When it comes to enforcement against farming operations, OSHA can be rightly criticized for violating the spirit of the law and indulging in artistic license when it comes to interpreting the letter of the law. Here is how: Every year, Congress includes what is known as an "appropriations rider" into the legislation that funds OSHA. The rider explicitly instructs OSHA to not engage in enforcement activities against farms. The legislation reads:
... none of the [OSHA] funds appropriated under this paragraph shall be obligated or expended to prescribe, issue, administer, or enforce any standard, rule, regulation, or order under the Act which is applicable to any person who is engaged in a farming operation which does not maintain a temporary labor camp and employs 10 or fewer employees...
A regulatory loophole. Pretty straight forward, right? The average person on the street would read that and assume Congress has clearly made farms off-limits for OSHA enforcement. But the average person on the street is not an OSHA attorney. Instead of reading the legislation to mean that OSHA cannot enforce against farms, OSHA instead sought out means to get around this provision—and they found one. Instead of labeling grain farms for what they are, OSHA has begun to view these operations as "grain-handling facilities."
You have read that correctly. If you own land, plant seeds, harvest a crop, and place all or some of that crop into grain bins for storage and drying, you are not only a farmer; you are also a grain-handling facility operator and are subject to OSHA regulations pertaining to such facilities. Specifically, OSHA views any post-harvest activities on a farm as not covered by the Congressional exemption.
Adopting this methodology, OSHA has started to flex its muscles beyond the farm gate. Niobrara Farms in Atkinson, Neb., was recently visited by an OSHA inspector. The operation, which has only one employee who is not a family member, was fined $132,000 for various violations, including failure to have a written plan to control fugitive grain dust. Because the farm viewed itself as, well, a farm (one that was exempt from OSHA enforcement), the operation did not have such plans in place in accordance with OSHA regulations. Niobrara Farms is currently challenging the enforcement action before an administrative law judge. The outcome will likely decide whether OSHA continues to inspect and enforce against grain farmers.
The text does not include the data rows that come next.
Background: an optimization exercise with open tools, aiming at small area, a short achievable clock period and few clock cycles per item. Do not read the settings as production practice. RTL that was checked went through simulation tests only; none was proved equivalent to the original.

Setup of branch juniper:
==> module mac_array_lane, before the edit <==
module mac_array_lane (
    input  logic        clk,
    input  logic        fire,
    input  logic [15:0] in_data,
    input  logic [7:0]  in_weight,
    input  logic        clr,
    input  logic        o_load,
    output logic [23:0] out_acc,
    output logic        out_sat
);
    logic [15:0] x1;
    logic [7:0]  w1;
    logic [24:0] s_c, c_c;
    logic [24:0] s2, c2;
    logic [23:0] acc;
    logic        sat;
    logic [24:0] t;
    logic        ovf;
    logic [23:0] res;
    logic        sat_new;
    always_ff @(posedge clk) begin
        x1 <= in_data;
        w1 <= fire ? in_weight : 8'd0;
    end
    mac_array_tree u_tree (
        .x (x1),
        .w (w1),
        .s (s_c),
        .c (c_c)
    );
    always_ff @(posedge clk) begin
        s2 <= s_c;
        c2 <= c_c;
    end
    always_comb begin
        t       = {acc[23], acc} + s2 + c2;
        ovf     = t[24] ^ t[23];
        res     = {t[24], ovf ? {23{~t[24]}} : t[22:0]};
        sat_new = sat | ovf;
    end
    always_ff @(posedge clk) begin
        acc <= clr ? 24'd0 : res;
        sat <= clr ? 1'b0 : sat_new;
        if (o_load) begin
            out_acc <= res;
            out_sat <= sat_new;
        end
    end
endmodule
Context: an optimization exercise on an open-source flow, tuned for small area. The choices shown serve that exercise and are no tape-out recipe. In this exercise RTL edits were held to simulation tests only and were not proved equivalent to the original. Power and IR drop assume default switching activity.

==> try-nickel: inputs <==
==> flow/design.v <==
`default_nettype none
package wwm_pkg;
  localparam int MAX_PATTERN_DEFAULT = 32;
  localparam int COUNT_BITS_DEFAULT  = 24;
  localparam int CHAR_BITS      = 8;
  localparam int LEN_BITS       = 6;
  localparam int STAR_BITS      = 5;
  localparam int OUT_COUNT_BITS = 24;
  localparam int PAT_CHARS      = 32;
  localparam int PAT_BITS       = PAT_CHARS * CHAR_BITS;
  localparam int DATA_BITS = 64;
  localparam int ADDR_BITS = 6;
  localparam int REG_BITS  = ADDR_BITS - 3;
  localparam logic [REG_BITS-1:0] REG_PAT_A  = 3'd0;
  localparam logic [REG_BITS-1:0] REG_PAT_B  = 3'd1;
  localparam logic [REG_BITS-1:0] REG_PAT_C  = 3'd2;
  localparam logic [REG_BITS-1:0] REG_PAT_D  = 3'd3;
  localparam logic [REG_BITS-1:0] REG_LENGTH = 3'd4;
  localparam logic [REG_BITS-1:0] REG_MODE   = 3'd5;
  localparam logic [REG_BITS-1:0] REG_STAR   = 3'd6;
  localparam logic [CHAR_BITS-1:0] CHAR_QUESTION = 8'h3F;
  typedef struct packed {
    logic [PAT_BITS-1:0]  pattern_bytes;
    logic [LEN_BITS-1:0]  pattern_length;
    logic                 match_mode;
    logic [STAR_BITS-1:0] star_position;
  } cfg_t;
endpackage
`default_nettype wire
`default_nettype none
module wwm_cfg (
  input  wire logic                          clk,
  input  wire logic                          rst,
  input  wire logic                          psel,
  input  wire logic                          penable,
  input  wire logic                          pwrite,
  input  wire logic [wwm_pkg::ADDR_BITS-1:0] paddr,
  input  wire logic [wwm_pkg::DATA_BITS-1:0] pwdata,
  output logic      [wwm_pkg::DATA_BITS-1:0] prdata,
  output logic                               pready,
  output wwm_pkg::cfg_t                      cfg
);
  logic [wwm_pkg::REG_BITS-1:0]  reg_index;
  logic                          write_en;
  logic [wwm_pkg::DATA_BITS-1:0] wdata;
  logic [7:0]                    load;
  assign reg_index = paddr[wwm_pkg::ADDR_BITS-1:3];
  assign write_en  = psel & penable & pwrite;
  assign pready    = 1'b1;
  logic [7:0] take;
  logic [7:0] keep;
  for (genvar k = 0; k < 8; k++) begin : g_load
    assign load[k] = rst | (write_en & (reg_index == 3'(k)));
    assign take[k] = ~rst & write_en & (reg_index == 3'(k));
    assign keep[k] = ~load[k];
  end
  assign wdata = pwdata;
  always_ff @(posedge clk) begin
    for (int k = 0; k < 4; k++) begin
      cfg.pattern_bytes[k*64 +: 64] <= ({64{take[k]}} & wdata)
                                     | ({64{keep[k]}} & cfg.pattern_bytes[k*64 +: 64]);
    end
    cfg.pattern_length <= ({wwm_pkg::LEN_BITS{take[4]}} & wdata[wwm_pkg::LEN_BITS-1:0])
                        | ({wwm_pkg::LEN_BITS{keep[4]}} & cfg.pattern_length)
                        | wwm_pkg::LEN_BITS'(rst);
    cfg.match_mode     <= (take[5] & wdata[0]) | (keep[5] & cfg.match_mode);
    cfg.star_position  <= ({wwm_pkg::STAR_BITS{take[6]}} & wdata[wwm_pkg::STAR_BITS-1:0])
                        | ({wwm_pkg::STAR_BITS{keep[6]}} & cfg.star_position);
  end
  logic [7:0] rsel;
  assign rsel = 8'(1) << reg_index;
  always_comb begin
    prdata = ({64{rsel[0]}} & cfg.pattern_bytes[0*64 +: 64])
           | ({64{rsel[1]}} & cfg.pattern_bytes[1*64 +: 64])
           | ({64{rsel[2]}} & cfg.pattern_bytes[2*64 +: 64])
           | ({64{rsel[3]}} & cfg.pattern_bytes[3*64 +: 64])
           | ({64{rsel[4]}} & wwm_pkg::DATA_BITS'(cfg.pattern_length))
           | ({64{rsel[5]}} & wwm_pkg::DATA_BITS'(cfg.match_mode))
           | ({64{rsel[6]}} & wwm_pkg::DATA_BITS'(cfg.star_position));
  end
endmodule
`default_nettype wire
`default_nettype none
module wwm_cell (
  input  wire logic                          star_mode,
  input  wire logic [wwm_pkg::CHAR_BITS-1:0] word_char,
  input  wire logic [wwm_pkg::CHAR_BITS-1:0] pat_char,
  input  wire logic                          run_in,
  output logic                               run_out
);
  assign run_out = run_in & ((word_char == pat_char) |
                             (~star_mode & (pat_char == wwm_pkg::CHAR_QUESTION)));
endmodule
`default_nettype wire
`default_nettype none
module wildcard_word_match_unit #(
  parameter int MAX_PATTERN = wwm_pkg::MAX_PATTERN_DEFAULT,
  parameter int COUNT_BITS  = wwm_pkg::COUNT_BITS_DEFAULT
) (
  input  wire logic                               clk,
  input  wire logic                               rst,
  input  wire logic                               in_valid,
  output logic                                    in_ready,
  input  wire logic [wwm_pkg::CHAR_BITS-1:0]      word_char,
  input  wire logic                               end_of_word,
  output logic                                    out_valid,
  input  wire logic                               out_ready,
  output logic                                    matched,
  output logic      [wwm_pkg::OUT_COUNT_BITS-1:0] word_number,
  output logic      [wwm_pkg::OUT_COUNT_BITS-1:0] match_count,
  input  wire logic                               psel,
  input  wire logic                               penable,
  input  wire logic                               pwrite,
  input  wire logic [wwm_pkg::ADDR_BITS-1:0]      paddr,
  input  wire logic [wwm_pkg::DATA_BITS-1:0]      pwdata,
  output logic      [wwm_pkg::DATA_BITS-1:0]      prdata,
  output logic                                    pready
);
  localparam int LB = wwm_pkg::LEN_BITS;
  localparam int CB = wwm_pkg::CHAR_BITS;
  localparam int OB = wwm_pkg::OUT_COUNT_BITS;
  localparam int NP = wwm_pkg::PAT_CHARS;
  wwm_pkg::cfg_t cfg;
  wwm_cfg u_cfg (
    .clk     (clk),
    .rst     (rst),
    .psel    (psel),
    .penable (penable),
    .pwrite  (pwrite),
    .paddr   (paddr),
    .pwdata  (pwdata),
    .prdata  (prdata),
    .pready  (pready),
    .cfg     (cfg)
  );
  logic accept;
  logic push;
  logic pop;
  logic skid_valid;
  assign in_ready = ~skid_valid;
  assign accept   = in_valid & in_ready;
  assign push     = accept & end_of_word;
  assign pop      = out_valid & out_ready;
  logic [LB-1:0] eff_len;
  logic [LB-1:0] pre_len;
  logic          star_in;
  logic          suf_any;
  always_comb begin
    eff_len = cfg.pattern_length[LB-1] ? LB'(NP) : cfg.pattern_length;
    star_in = LB'(cfg.star_position) < eff_len;
    pre_len = star_in ? LB'(cfg.star_position) : eff_len;
    suf_any = LB'(cfg.star_position) + LB'(1) < eff_len;
  end
  logic          first;
  logic          pre_done;
  logic [NP-1:0] run;
  logic          pre_done_in;
  logic [NP-1:0] run_in;
  logic [NP-1:0] run_next;
  assign pre_done_in = pre_done | (pre_len == '0);
  logic [NP-1:0] star_at;
  for (genvar i = 0; i < NP; i++) begin : g_pos
    assign star_at[i] = cfg.match_mode & (cfg.star_position == 5'(i));
    if (i == 0) begin : g_head
      assign run_in[i] = first;
    end else begin : g_link
      assign run_in[i] = run[i-1] | (star_at[i-1] & pre_done_in);
    end
    wwm_cell u_cell (
      .star_mode (cfg.match_mode),
      .word_char (word_char),
      .pat_char  (cfg.pattern_bytes[i*CB +: CB]),
      .run_in    (run_in[i]),
      .run_out   (run_next[i])
    );
  end
  logic [NP:0] run_up;
  logic        run_end;
  logic        pre_end;
  logic        pre_done_next;
  logic        hit;
  assign run_up = {run_next, 1'b0};
  always_comb begin
    run_end       = run_up[eff_len];
    pre_end       = run_up[pre_len];
    pre_done_next = pre_done_in | pre_end;
    if (cfg.match_mode) begin
      hit = suf_any ? run_end : pre_done_next;
    end else begin
      hit = run_end;
    end
  end
  logic keep;
  logic step;
  assign keep = ~rst & ~accept;
  assign step = ~rst & accept & ~end_of_word;
  always_ff @(posedge clk) begin
    first    <= ~step & (first | ~keep);
    pre_done <= (keep & pre_done) | (step & pre_done_next);
    run      <= ({NP{keep}} & run) | ({NP{step}} & run_next);
  end
  logic out_matched;
  logic skid_matched;
  logic load_skid;
  logic load_new;
  logic load_out;
  logic load_matched;
  logic [OB-1:0] word_num;
  logic [OB-1:0] match_num;
  assign load_skid    = skid_valid & pop;
  assign load_new     = ~skid_valid & push & (~out_valid | pop);
  assign load_out     = load_skid | load_new;
  assign load_matched = skid_valid ? skid_matched : hit;
  always_ff @(posedge clk) begin
    if (rst) begin
      out_valid  <= 1'b0;
      skid_valid <= 1'b0;
    end else if (skid_valid) begin
      if (pop) begin
        skid_valid <= 1'b0;
      end
    end else if (push) begin
      if (!out_valid || pop) begin
        out_valid <= 1'b1;
      end else begin
        skid_valid <= 1'b1;
      end
    end else if (pop) begin
      out_valid <= 1'b0;
    end
  end
  always_ff @(posedge clk) begin
    if (load_out) begin
      out_matched <= load_matched;
    end
    if (~skid_valid & push) begin
      skid_matched <= hit;
    end
  end
  always_ff @(posedge clk) begin
    if (rst) begin
      word_num <= '0;
    end else if (pop) begin
      word_num <= word_num + OB'(1);
    end
  end
  always_ff @(posedge clk) begin
    if (rst) begin
      match_num <= '0;
    end else if (load_out && load_matched && match_num != {OB{1'b1}}) begin
      match_num <= match_num + OB'(1);
    end
  end
  assign matched     = out_matched;
  assign word_number = word_num;
  assign match_count = match_num;
endmodule
`default_nettype wire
In light of the controversy caused by enforcement action, OSHA has changed its tone on this issue by withdrawing a guidance document on farm enforcement. However, OSHA has yet to change its approach.
A need for improved safety. While many farmers are frustrated at what they view as an overstep in authority, OSHA is not coming out of left field.
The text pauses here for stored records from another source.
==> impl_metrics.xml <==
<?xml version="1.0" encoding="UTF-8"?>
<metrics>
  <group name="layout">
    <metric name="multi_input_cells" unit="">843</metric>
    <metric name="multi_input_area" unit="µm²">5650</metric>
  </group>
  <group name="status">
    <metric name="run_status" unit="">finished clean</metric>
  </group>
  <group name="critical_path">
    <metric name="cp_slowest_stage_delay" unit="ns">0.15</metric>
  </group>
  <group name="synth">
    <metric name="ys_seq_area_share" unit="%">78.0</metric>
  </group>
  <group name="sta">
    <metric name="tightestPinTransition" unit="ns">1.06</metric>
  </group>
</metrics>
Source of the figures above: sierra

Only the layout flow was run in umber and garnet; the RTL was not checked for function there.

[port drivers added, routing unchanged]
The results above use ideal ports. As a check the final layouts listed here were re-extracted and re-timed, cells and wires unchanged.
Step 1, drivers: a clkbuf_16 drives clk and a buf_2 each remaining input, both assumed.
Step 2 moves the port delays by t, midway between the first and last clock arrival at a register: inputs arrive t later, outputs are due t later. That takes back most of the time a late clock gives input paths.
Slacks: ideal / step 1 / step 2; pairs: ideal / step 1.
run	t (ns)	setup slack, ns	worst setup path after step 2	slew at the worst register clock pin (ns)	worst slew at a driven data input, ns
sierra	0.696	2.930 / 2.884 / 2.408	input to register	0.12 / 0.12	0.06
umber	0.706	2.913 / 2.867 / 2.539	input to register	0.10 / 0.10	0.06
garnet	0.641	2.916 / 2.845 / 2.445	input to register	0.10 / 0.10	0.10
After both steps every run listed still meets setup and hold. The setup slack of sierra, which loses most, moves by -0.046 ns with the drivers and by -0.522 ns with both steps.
This is an optimization exercise on Yosys and OpenROAD, whose aim is small area, a short achievable clock period and few clock cycles per item, not a production implementation. At most, simulation tests tie the RTL to the original design; equivalence was not proved. For run 5, only the layout was checked, not whether the RTL still works. Power and IR drop assume default switching activity.

===== flow/run.sh =====
#!/bin/bash
# synth_recipe.tcl (not shown) runs the flow's synth.tcl, then flattens the netlist and writes it again
# the make line also repeats each setting of config.mk as NAME=value (left out here)
make -C /OpenROAD-flow-scripts/flow DESIGN_CONFIG=/design/flow/config.mk WORK_HOME=/design/flow/orfs CLKGATE_MAP_FILE= SYNTH_SCRIPT=/design/flow/synth_recipe.tcl finish

===== flow/config.mk =====
export PLATFORM = sky130hd
export DESIGN_NAME = xoroshiro_range_generator_top
export DESIGN_NICKNAME = xoroshiro_range_generator_top
export VERILOG_FILES = /design/flow/design.v
export SDC_FILE = /design/flow/constraint.sdc
export NUM_CORES = 4
export LEC_CHECK = 0
export CAP_MARGIN = 20
export CORE_MARGIN = 2
export CORE_UTILIZATION = 55
export SETUP_SLACK_MARGIN = 1.0
export SLEW_MARGIN = 20

===== flow/constraint.sdc =====
create_clock -name core_clock -period 6.0 [get_ports {clk}]
set_input_delay 1.2000 -clock core_clock [delete_from_list [all_inputs] [get_ports {clk}]]
set_output_delay 1.2000 -clock core_clock [all_outputs]
set_load 0.01 [all_outputs]

===== flow/design.v =====
package xrg_pkg;
  localparam int unsigned WORD_W = 64;
  localparam logic [WORD_W-1:0] ALL_ONES = '1;
  localparam int unsigned ROT_A   = 55;
  localparam int unsigned SHIFT_B = 14;
  localparam int unsigned ROT_C   = 36;
  localparam logic [WORD_W-1:0] SEED0_RESET = WORD_W'(1);
  localparam logic [WORD_W-1:0] SEED1_RESET = WORD_W'(0);
  localparam int unsigned CFG_IDX_W = 1;
  localparam logic [CFG_IDX_W-1:0] CFG_SEED0 = 1'b0;
  localparam logic [CFG_IDX_W-1:0] CFG_SEED1 = 1'b1;
  localparam logic [1:0] REQ_RAW  = 2'd0;
  localparam logic [1:0] REQ_UPTO = 2'd1;
  localparam logic [1:0] REQ_SPAN = 2'd2;
  localparam int unsigned QDEPTH  = 2;
  localparam int unsigned QPTR_W  = (QDEPTH > 1) ? $clog2(QDEPTH) : 1;
  localparam int unsigned QCNT_W  = $clog2(QDEPTH + 1);
  localparam int unsigned DIV_STEPS = WORD_W;
  localparam int unsigned DCNT_W    = $clog2(DIV_STEPS);
  typedef enum logic {
    OP_PASS = 1'b0,
    OP_MOD  = 1'b1
  } xrg_op_t;
  typedef struct packed {
    logic [1:0]        req_type;
    logic [WORD_W-1:0] bound_low;
    logic [WORD_W-1:0] bound_high;
  } xrg_req_t;
  typedef struct packed {
    logic [WORD_W-1:0] value;
    logic              range_error;
  } xrg_rsp_t;
  typedef struct packed {
    xrg_op_t           op;
    logic [WORD_W-1:0] operand;
    logic [WORD_W-1:0] bound;
    logic [WORD_W-1:0] offset;
    logic              err;
  } xrg_job_t;
  localparam int unsigned JOB_W = 1 + 3 * WORD_W + 1;
  function automatic logic [WORD_W-1:0] rotl(input logic [WORD_W-1:0] v,
                                             input int unsigned amt);
    rotl = (v << amt) | (v >> (WORD_W - amt));
  endfunction
endpackage
import xrg_pkg::*;
module xrg_front
(
  input  logic                          clk,
  input  logic                          rst,
  input  logic                          adv,
  input  logic                          cfg_valid,
  input  logic [xrg_pkg::CFG_IDX_W-1:0] cfg_index,
  input  logic [xrg_pkg::WORD_W-1:0]    cfg_data,
  output logic [xrg_pkg::WORD_W-1:0]    raw
);
  logic [WORD_W-1:0] gen0;
  logic [WORD_W-1:0] gen1;
  logic [WORD_W-1:0] mix;
  logic [WORD_W-1:0] gen0_next;
  logic [WORD_W-1:0] gen1_next;
  logic raw_co;
  xrg_add #(.W(WORD_W)) u_raw (.a(gen0), .b(gen1), .ci(1'b0), .s(raw), .co(raw_co));
  assign mix       = gen0 ^ gen1;
  assign gen0_next = ((gen0 << ROT_A) | (gen0 >> (WORD_W-ROT_A))) ^ mix ^ (mix << SHIFT_B);
  assign gen1_next = ((mix << ROT_C) | (mix >> (WORD_W-ROT_C)));
  always_ff @(posedge clk) begin
    if (rst) begin
      gen0 <= SEED0_RESET;
      gen1 <= SEED1_RESET;
    end else begin
      if (cfg_valid && cfg_index == CFG_SEED0) gen0 <= cfg_data;
      else if (adv)                            gen0 <= gen0_next;
      if (cfg_valid && cfg_index == CFG_SEED1) gen1 <= cfg_data;
      else if (adv)                            gen1 <= gen1_next;
    end
  end
endmodule
module xrg_add #(
  parameter int W = 64
) (
  input  logic [W-1:0] a,
  input  logic [W-1:0] b,
  input  logic         ci,
  output logic [W-1:0] s,
  output logic         co
);
  localparam int L = $clog2(W);
  logic [W-1:0] p;
  logic [W-1:0] g;
  logic [W-1:0] gp;
  logic [W-1:0] pp;
  always_comb begin
    p = a ^ b;
    g = a & b;
    gp = g;
    pp = p;
    gp[0] = g[0] | (p[0] & ci);
    for (int l = 0; l < L; l++) begin
      for (int j = 0; j < W; j++) begin
        if (((j + 1) % (2 << l)) == 0) begin
          gp[j] = gp[j] | (pp[j] & gp[j - (1 << l)]);
          pp[j] = pp[j] & pp[j - (1 << l)];
        end
      end
    end
    for (int l = L - 2; l >= 0; l--) begin
      for (int j = 0; j < W; j++) begin
        if ((((j + 1) % (2 << l)) == (1 << l)) && (j >= (2 << l))) begin
          gp[j] = gp[j] | (pp[j] & gp[j - (1 << l)]);
          pp[j] = pp[j] & pp[j - (1 << l)];
        end
      end
    end
    s  = p ^ {gp[W-2:0], ci};
    co = gp[W-1];
  end
endmodule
On-farm grain bins are a major source of danger on farms. According to a 2012 Purdue University Extension report, grain entrapment incidents have steadily increased in the past 10 years. From 2007 to 2012, 102 farm workers died in grain entrapment accidents. About 70% of these entrapment incidents occurred at facilities that qualify as "small farms."
Adding to this danger, our national on-farm grain storage capacity has increased from 5.4 billion bushels in 1978 to 12.8 billion bushels in 2011.
Compliance requirements. Whether Congress intended OSHA to regulate farms or not, it appears to be doing so. Your operation might need to have a written plan to address safety hazards, fugitive grain dust and a permit system for workers who are allowed to enter grain bins and silos, in order to comply with OSHA regulations. If you have additional questions, consult your attorney.
This column is not a substitute for legal advice.